Album review: Kevin Richard Martin (aka The Bug) – Sirens

A legendary producer chronicles a heartbreaking period with subtle yet weighty sonics.

Kevin Richard Martin’s musical career has been a big influence within the British bass/experimental music scene. His album London Zoo, under his alias ‘The Bug’, is hailed as a piece of history and a timeless classic in the Dancehall, Dubstep, and experimental bass scene of the mid-to-late 2000s. With tunes like “Skeng”, “Poison Dart”, and “Jah War” getting dropped in dingy clubs for bass heads to jump around and enjoy for years after their release. With his group King Midas Sound, however, he has experimented with dark, ambient and gritty emotive pieces amongst his deep bass roots. These gritty tones paired with the distinctive vocals of Roger Robinson and Kiki Hitomi show a more bleak and personal view of the UK. Having worked with other artists like Deathgrips, Liz Harris, Flowdan, Killa P, Earth and many more, Kevin Richard Martin has a large body of work that has crossed countless genres.

With Sirens, Kevin Richard Martin has opened up into a dark part of his life. What we hear here is a soundtrack to the experience of the birth of his son, burdened with many medical complications. Dark and crushing soundscapes set the feeling of loss of control coupled with fear, uncertainty and gut-wrenching time spent in the hospital. Releasing on Lawrence English’s label Room40, Sirens started as a live show back in 2015, which must have been a very powerful and perhaps cathartic experience for him to perform given the theme of the record. I can imagine the experience being very unique, knowing his son has made it through but also reliving the experience through the medium he used to express himself. It can’t have been easy for him.
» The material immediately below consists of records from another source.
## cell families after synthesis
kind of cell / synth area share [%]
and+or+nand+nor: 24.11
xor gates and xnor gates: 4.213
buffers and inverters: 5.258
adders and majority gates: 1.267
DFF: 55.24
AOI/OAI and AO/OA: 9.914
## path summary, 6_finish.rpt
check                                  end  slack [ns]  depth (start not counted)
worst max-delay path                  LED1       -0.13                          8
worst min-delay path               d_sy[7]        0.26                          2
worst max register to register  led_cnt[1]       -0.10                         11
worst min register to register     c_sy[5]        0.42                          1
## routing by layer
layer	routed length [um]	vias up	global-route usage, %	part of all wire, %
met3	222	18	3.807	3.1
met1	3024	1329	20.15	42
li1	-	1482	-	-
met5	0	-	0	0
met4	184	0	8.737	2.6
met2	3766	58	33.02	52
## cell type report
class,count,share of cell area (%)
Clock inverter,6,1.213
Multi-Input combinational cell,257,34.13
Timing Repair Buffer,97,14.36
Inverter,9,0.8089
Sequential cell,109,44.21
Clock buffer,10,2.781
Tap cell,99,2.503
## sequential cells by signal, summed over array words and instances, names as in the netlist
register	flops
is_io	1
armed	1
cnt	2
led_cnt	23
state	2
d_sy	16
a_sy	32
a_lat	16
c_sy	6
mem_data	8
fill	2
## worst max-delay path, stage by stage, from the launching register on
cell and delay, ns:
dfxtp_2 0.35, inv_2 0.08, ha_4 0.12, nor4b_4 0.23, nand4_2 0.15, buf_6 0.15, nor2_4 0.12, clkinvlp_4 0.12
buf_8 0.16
--- src/rtl/sub_pipe.sv ---
// sub_pipe: pipelined ripple-borrow subtractor, one CHUNK-bit slice per stage.
// Borrow is registered between slices; flags are formed at the last slice.
module sub_pipe #(
  parameter int WIDTH = 16,
  parameter int CHUNK = 4
) (
  input  logic             clk,
  input  logic             rst_n,
  input  logic             in_valid,
  output logic             in_ready,
  input  logic [WIDTH-1:0] in_a,
  input  logic [WIDTH-1:0] in_b,
  input  logic             in_bin,
  input  logic             in_enable,
  output logic             out_valid,
  input  logic             out_ready,
  output logic [WIDTH-1:0] out_res,
  output logic             out_bout,
  output logic             out_zero,
  output logic             out_neg,
  output logic             out_ovf
);

  localparam int STAGES = WIDTH / CHUNK;
  localparam int PR     = (STAGES > 1) ? STAGES - 1 : 1;
  localparam int MSB    = WIDTH - 1;

  logic             r_vld [PR];
  logic             r_en  [PR];
  logic             r_brw [PR];
  logic [WIDTH-1:0] r_a   [PR];
  logic [WIDTH-1:0] r_b   [PR];
  logic [WIDTH-1:0] r_res [PR];

  logic             r_out_vld;
  logic [WIDTH-1:0] r_out_res;
  logic             r_out_bout;
  logic             r_out_zero;
  logic             r_out_neg;
  logic             r_out_ovf;

  logic             w_vld [STAGES];
  logic             w_en  [STAGES];
  logic             w_bi  [STAGES];
  logic             w_bo  [STAGES];
  logic [WIDTH-1:0] w_a   [STAGES];
  logic [WIDTH-1:0] w_b   [STAGES];
  logic [WIDTH-1:0] w_ri  [STAGES];
  logic [WIDTH-1:0] w_ro  [STAGES];

  logic             w_stall;
  logic [WIDTH-1:0] w_r;
  logic             w_ovf;

  // Ripple one slice; returns {borrow_out, partial result}.
  function automatic logic [WIDTH:0] f_slice(
    input logic [WIDTH-1:0] a,
    input logic [WIDTH-1:0] b,
    input logic [WIDTH-1:0] r,
    input logic             bi,
    input int               k
  );
    logic [WIDTH-1:0] d;
    logic             bw;
    int               i;
    d  = r;
    bw = bi;
    for (int j = 0; j < CHUNK; j++) begin
      i    = k * CHUNK + j;
      d[i] = a[i] ^ b[i] ^ bw;
      bw   = (~a[i] & b[i]) | (~(a[i] ^ b[i]) & bw);
    end
    return {bw, d};
  endfunction

  for (genvar k = 0; k < STAGES; k++) begin : g_st
    if (k == 0) begin : g_head
      assign w_vld[k] = in_valid;
      assign w_en[k]  = in_enable;
      assign w_a[k]   = in_a;
      assign w_b[k]   = in_b;
      assign w_ri[k]  = '0;
      assign w_bi[k]  = in_bin;
    end else begin : g_body
      assign w_vld[k] = r_vld[k-1];
      assign w_en[k]  = r_en[k-1];
      assign w_a[k]   = r_a[k-1];
      assign w_b[k]   = r_b[k-1];
      assign w_ri[k]  = r_res[k-1];
      assign w_bi[k]  = r_brw[k-1];
    end
    assign {w_bo[k], w_ro[k]} =
      f_slice(w_a[k], w_b[k], w_ri[k], w_bi[k], k);
  end

  assign w_r   = w_ro[STAGES-1];
  assign w_ovf = (w_a[STAGES-1][MSB] != w_b[STAGES-1][MSB]) &
                 (w_r[MSB] != w_a[STAGES-1][MSB]);

  // Whole pipe freezes together when the output is blocked.
  assign w_stall  = r_out_vld & ~out_ready;
  assign in_ready = ~w_stall;

  always_ff @(posedge clk) begin
    if (!rst_n) begin
      for (int k = 0; k < PR; k++) begin
        r_vld[k] <= 1'b0;
        r_en[k]  <= 1'b0;
        r_brw[k] <= 1'b0;
        r_a[k]   <= '0;
        r_b[k]   <= '0;
        r_res[k] <= '0;
      end
      r_out_vld  <= 1'b0;
      r_out_res  <= '0;
      r_out_bout <= 1'b0;
      r_out_zero <= 1'b0;
      r_out_neg  <= 1'b0;
      r_out_ovf  <= 1'b0;
    end else if (!w_stall) begin
      for (int k = 0; k < STAGES - 1; k++) begin
        r_vld[k] <= w_vld[k];
        r_en[k]  <= w_en[k];
        r_brw[k] <= w_bo[k];
        r_a[k]   <= w_a[k];
        r_b[k]   <= w_b[k];
        r_res[k] <= w_ro[k];
      end
      r_out_vld <= w_vld[STAGES-1];
      // Bubbles leave the result and flags untouched.
      if (w_vld[STAGES-1]) begin
        if (w_en[STAGES-1]) begin
          r_out_res  <= w_r;
          r_out_bout <= w_bo[STAGES-1];
          r_out_zero <= (w_r == '0);
          r_out_neg  <= w_r[MSB];
          r_out_ovf  <= w_ovf;
        end else begin
          r_out_res  <= '0;
          r_out_bout <= 1'b0;
          r_out_zero <= 1'b1;
          r_out_neg  <= 1'b0;
          r_out_ovf  <= 1'b0;
        end
      end
    end
  end

  assign out_valid = r_out_vld;
  assign out_res   = r_out_res;
  assign out_bout  = r_out_bout;
  assign out_zero  = r_out_zero;
  assign out_neg   = r_out_neg;
  assign out_ovf   = r_out_ovf;

endmodule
“There Is A Problem” opens the album, we are greeted by an alarming and powerful wall of brass. As all encompassing as the news from the doctor must have been. Cautious and strung out tones are played with a xylophone, representing the usual joy of childbirth distorted. It’s hard not to empathise with what Martin would have been feeling. The whole album is a personal journey of hope and hopelessness. Raw emotion felt by a man in the darkest hours of his life, immortalised in sound. Music is a very powerful art form, and when it’s used to express ones self in abstract ways it can be very powerful. Even out of context the emotions expressed are apparent, shock, fear, anger all bleed through to the ears of the listener in a very intense manner.

Rating an album like this seems wrong to me. With an album like this you’re experiencing an instance of another human’s emotions, which the artist needed to express. In this format there are no right or wrong answers, there’s no need to compare to anything similar or question the sounds that are being heard. This is audible, visceral, human emotion.